Your assignment:
Retype each entry. Leave every word as it is.

(The records)

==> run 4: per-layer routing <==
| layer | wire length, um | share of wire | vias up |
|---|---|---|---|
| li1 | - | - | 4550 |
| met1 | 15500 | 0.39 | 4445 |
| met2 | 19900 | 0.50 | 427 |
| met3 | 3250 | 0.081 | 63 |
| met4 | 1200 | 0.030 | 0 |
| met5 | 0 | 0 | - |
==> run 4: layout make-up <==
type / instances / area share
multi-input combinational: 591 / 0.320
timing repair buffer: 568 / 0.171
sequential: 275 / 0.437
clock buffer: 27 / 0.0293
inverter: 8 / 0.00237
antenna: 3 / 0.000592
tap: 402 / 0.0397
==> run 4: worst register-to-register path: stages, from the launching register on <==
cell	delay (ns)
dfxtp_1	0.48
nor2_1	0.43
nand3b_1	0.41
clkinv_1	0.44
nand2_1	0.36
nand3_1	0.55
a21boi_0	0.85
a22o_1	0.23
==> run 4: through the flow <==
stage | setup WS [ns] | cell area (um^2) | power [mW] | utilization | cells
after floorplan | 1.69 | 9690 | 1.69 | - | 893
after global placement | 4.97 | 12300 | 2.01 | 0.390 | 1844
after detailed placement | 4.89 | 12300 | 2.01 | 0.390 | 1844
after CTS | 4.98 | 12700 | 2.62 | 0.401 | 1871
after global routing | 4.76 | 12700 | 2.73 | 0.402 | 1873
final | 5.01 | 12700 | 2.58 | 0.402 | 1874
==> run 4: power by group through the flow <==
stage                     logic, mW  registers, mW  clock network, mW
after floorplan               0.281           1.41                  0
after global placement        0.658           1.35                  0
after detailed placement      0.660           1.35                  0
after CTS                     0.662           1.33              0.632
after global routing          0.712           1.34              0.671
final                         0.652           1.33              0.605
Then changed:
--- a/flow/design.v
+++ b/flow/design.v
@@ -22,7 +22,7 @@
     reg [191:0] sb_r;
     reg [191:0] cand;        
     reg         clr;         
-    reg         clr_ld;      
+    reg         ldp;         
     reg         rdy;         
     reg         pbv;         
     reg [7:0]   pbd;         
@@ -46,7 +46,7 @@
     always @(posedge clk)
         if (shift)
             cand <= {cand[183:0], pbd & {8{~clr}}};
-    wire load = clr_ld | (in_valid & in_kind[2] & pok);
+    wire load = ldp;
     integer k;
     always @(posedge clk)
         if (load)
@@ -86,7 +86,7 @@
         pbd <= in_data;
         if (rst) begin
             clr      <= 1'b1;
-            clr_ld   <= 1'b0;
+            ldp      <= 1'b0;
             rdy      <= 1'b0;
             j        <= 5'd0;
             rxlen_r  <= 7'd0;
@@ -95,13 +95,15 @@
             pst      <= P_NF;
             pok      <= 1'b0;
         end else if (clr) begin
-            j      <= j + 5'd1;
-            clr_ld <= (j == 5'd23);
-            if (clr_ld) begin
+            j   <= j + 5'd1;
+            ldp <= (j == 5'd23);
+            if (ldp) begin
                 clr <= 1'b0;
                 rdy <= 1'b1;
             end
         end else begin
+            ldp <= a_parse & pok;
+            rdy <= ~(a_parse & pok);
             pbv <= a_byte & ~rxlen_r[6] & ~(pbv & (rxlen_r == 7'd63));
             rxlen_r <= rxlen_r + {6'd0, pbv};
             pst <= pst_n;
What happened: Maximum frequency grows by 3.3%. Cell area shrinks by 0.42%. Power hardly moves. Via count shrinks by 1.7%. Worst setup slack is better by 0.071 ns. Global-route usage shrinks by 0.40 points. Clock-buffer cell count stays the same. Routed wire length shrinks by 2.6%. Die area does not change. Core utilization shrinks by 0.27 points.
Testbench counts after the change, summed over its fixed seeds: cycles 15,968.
What follows belongs to an exercise in optimizing a design on an open flow for small area, a short achievable clock period and few clock cycles per item; a production flow would make more cautious choices.
Function was checked by simulation only, so behaviour that the tests miss may differ from the original.

## flow/design.v (module list and top-level ports; edited modules follow where they fit)
// module fxled_csc: 745 lines
// module fx_m1: 1371 lines
// module fx_m2: 872 lines
// module fx_m3: 897 lines
module fxled_csc (
    input  wire        clk,
    input  wire        rst,         
    input  wire        in_valid,
    output wire        in_ready,
    input  wire        op,          
    input  wire [31:0] x0,          
    input  wire [31:0] x1,          
    input  wire [31:0] x2,          
    output reg         out_valid,
    output wire [31:0] y0,          
    output wire [31:0] y1,          
    output wire [31:0] y2           
);
  // ...
==> flow/run.sh <==
#!/bin/bash
# synth_recipe.tcl (not shown) runs the flow's synth.tcl, then flattens the netlist and writes it again
# the make line also repeats each setting of config.mk as NAME=value (left out here)
make -C /OpenROAD-flow-scripts/flow DESIGN_CONFIG=/design/flow/config.mk WORK_HOME=/design/flow/orfs CLKGATE_MAP_FILE= SYNTH_SCRIPT=/design/flow/synth_recipe.tcl finish
==> flow/config.mk <==
export PLATFORM = sky130hd
export DESIGN_NAME = fxled_csc
export DESIGN_NICKNAME = fxled_csc
export VERILOG_FILES = /design/flow/design.v
export SDC_FILE = /design/flow/constraint.sdc
export NUM_CORES = 4
export LEC_CHECK = 0
export ABC_AREA = 1
export CAP_MARGIN = 50
export CORE_MARGIN = 2
export CORE_UTILIZATION = 60
export SLEW_MARGIN = 60
==> flow/constraint.sdc <==
create_clock -name core_clock -period 15.0 [get_ports {clk}]
set_input_delay 3.0000 -clock core_clock [delete_from_list [all_inputs] [get_ports {clk}]]
set_output_delay 3.0000 -clock core_clock [all_outputs]
set_load 0.01 [all_outputs]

(End The records)

Expected answer:
==> run 4: per-layer routing <==
| layer | wire length, um | share of wire | vias up |
|---|---|---|---|
| li1 | - | - | 4550 |
| met1 | 15500 | 0.39 | 4445 |
| met2 | 19900 | 0.50 | 427 |
| met3 | 3250 | 0.081 | 63 |
| met4 | 1200 | 0.030 | 0 |
| met5 | 0 | 0 | - |
==> run 4: layout make-up <==
type / instances / area share
multi-input combinational: 591 / 0.320
timing repair buffer: 568 / 0.171
sequential: 275 / 0.437
clock buffer: 27 / 0.0293
inverter: 8 / 0.00237
antenna: 3 / 0.000592
tap: 402 / 0.0397
==> run 4: worst register-to-register path: stages, from the launching register on <==
cell	delay (ns)
dfxtp_1	0.48
nor2_1	0.43
nand3b_1	0.41
clkinv_1	0.44
nand2_1	0.36
nand3_1	0.55
a21boi_0	0.85
a22o_1	0.23
==> run 4: through the flow <==
stage | setup WS [ns] | cell area (um^2) | power [mW] | utilization | cells
after floorplan | 1.69 | 9690 | 1.69 | - | 893
after global placement | 4.97 | 12300 | 2.01 | 0.390 | 1844
after detailed placement | 4.89 | 12300 | 2.01 | 0.390 | 1844
after CTS | 4.98 | 12700 | 2.62 | 0.401 | 1871
after global routing | 4.76 | 12700 | 2.73 | 0.402 | 1873
final | 5.01 | 12700 | 2.58 | 0.402 | 1874
==> run 4: power by group through the flow <==
stage                     logic, mW  registers, mW  clock network, mW
after floorplan               0.281           1.41                  0
after global placement        0.658           1.35                  0
after detailed placement      0.660           1.35                  0
after CTS                     0.662           1.33              0.632
after global routing          0.712           1.34              0.671
final                         0.652           1.33              0.605
Then changed:
--- a/flow/design.v
+++ b/flow/design.v
@@ -22,7 +22,7 @@
     reg [191:0] sb_r;
     reg [191:0] cand;        
     reg         clr;         
-    reg         clr_ld;      
+    reg         ldp;         
     reg         rdy;         
     reg         pbv;         
     reg [7:0]   pbd;         
@@ -46,7 +46,7 @@
     always @(posedge clk)
         if (shift)
             cand <= {cand[183:0], pbd & {8{~clr}}};
-    wire load = clr_ld | (in_valid & in_kind[2] & pok);
+    wire load = ldp;
     integer k;
     always @(posedge clk)
         if (load)
@@ -86,7 +86,7 @@
         pbd <= in_data;
         if (rst) begin
             clr      <= 1'b1;
-            clr_ld   <= 1'b0;
+            ldp      <= 1'b0;
             rdy      <= 1'b0;
             j        <= 5'd0;
             rxlen_r  <= 7'd0;
@@ -95,13 +95,15 @@
             pst      <= P_NF;
             pok      <= 1'b0;
         end else if (clr) begin
-            j      <= j + 5'd1;
-            clr_ld <= (j == 5'd23);
-            if (clr_ld) begin
+            j   <= j + 5'd1;
+            ldp <= (j == 5'd23);
+            if (ldp) begin
                 clr <= 1'b0;
                 rdy <= 1'b1;
             end
         end else begin
+            ldp <= a_parse & pok;
+            rdy <= ~(a_parse & pok);
             pbv <= a_byte & ~rxlen_r[6] & ~(pbv & (rxlen_r == 7'd63));
             rxlen_r <= rxlen_r + {6'd0, pbv};
             pst <= pst_n;
What happened: Maximum frequency grows by 3.3%. Cell area shrinks by 0.42%. Power hardly moves. Via count shrinks by 1.7%. Worst setup slack is better by 0.071 ns. Global-route usage shrinks by 0.40 points. Clock-buffer cell count stays the same. Routed wire length shrinks by 2.6%. Die area does not change. Core utilization shrinks by 0.27 points.
Testbench counts after the change, summed over its fixed seeds: cycles 15,968.
What follows belongs to an exercise in optimizing a design on an open flow for small area, a short achievable clock period and few clock cycles per item; a production flow would make more cautious choices.
Function was checked by simulation only, so behaviour that the tests miss may differ from the original.

## flow/design.v (module list and top-level ports; edited modules follow where they fit)
// module fxled_csc: 745 lines
// module fx_m1: 1371 lines
// module fx_m2: 872 lines
// module fx_m3: 897 lines
module fxled_csc (
    input  wire        clk,
    input  wire        rst,         
    input  wire        in_valid,
    output wire        in_ready,
    input  wire        op,          
    input  wire [31:0] x0,          
    input  wire [31:0] x1,          
    input  wire [31:0] x2,          
    output reg         out_valid,
    output wire [31:0] y0,          
    output wire [31:0] y1,          
    output wire [31:0] y2           
);
  // ...
==> flow/run.sh <==
#!/bin/bash
# synth_recipe.tcl (not shown) runs the flow's synth.tcl, then flattens the netlist and writes it again
# the make line also repeats each setting of config.mk as NAME=value (left out here)
make -C /OpenROAD-flow-scripts/flow DESIGN_CONFIG=/design/flow/config.mk WORK_HOME=/design/flow/orfs CLKGATE_MAP_FILE= SYNTH_SCRIPT=/design/flow/synth_recipe.tcl finish
==> flow/config.mk <==
export PLATFORM = sky130hd
export DESIGN_NAME = fxled_csc
export DESIGN_NICKNAME = fxled_csc
export VERILOG_FILES = /design/flow/design.v
export SDC_FILE = /design/flow/constraint.sdc
export NUM_CORES = 4
export LEC_CHECK = 0
export ABC_AREA = 1
export CAP_MARGIN = 50
export CORE_MARGIN = 2
export CORE_UTILIZATION = 60
export SLEW_MARGIN = 60
==> flow/constraint.sdc <==
create_clock -name core_clock -period 15.0 [get_ports {clk}]
set_input_delay 3.0000 -clock core_clock [delete_from_list [all_inputs] [get_ports {clk}]]
set_output_delay 3.0000 -clock core_clock [all_outputs]
set_load 0.01 [all_outputs]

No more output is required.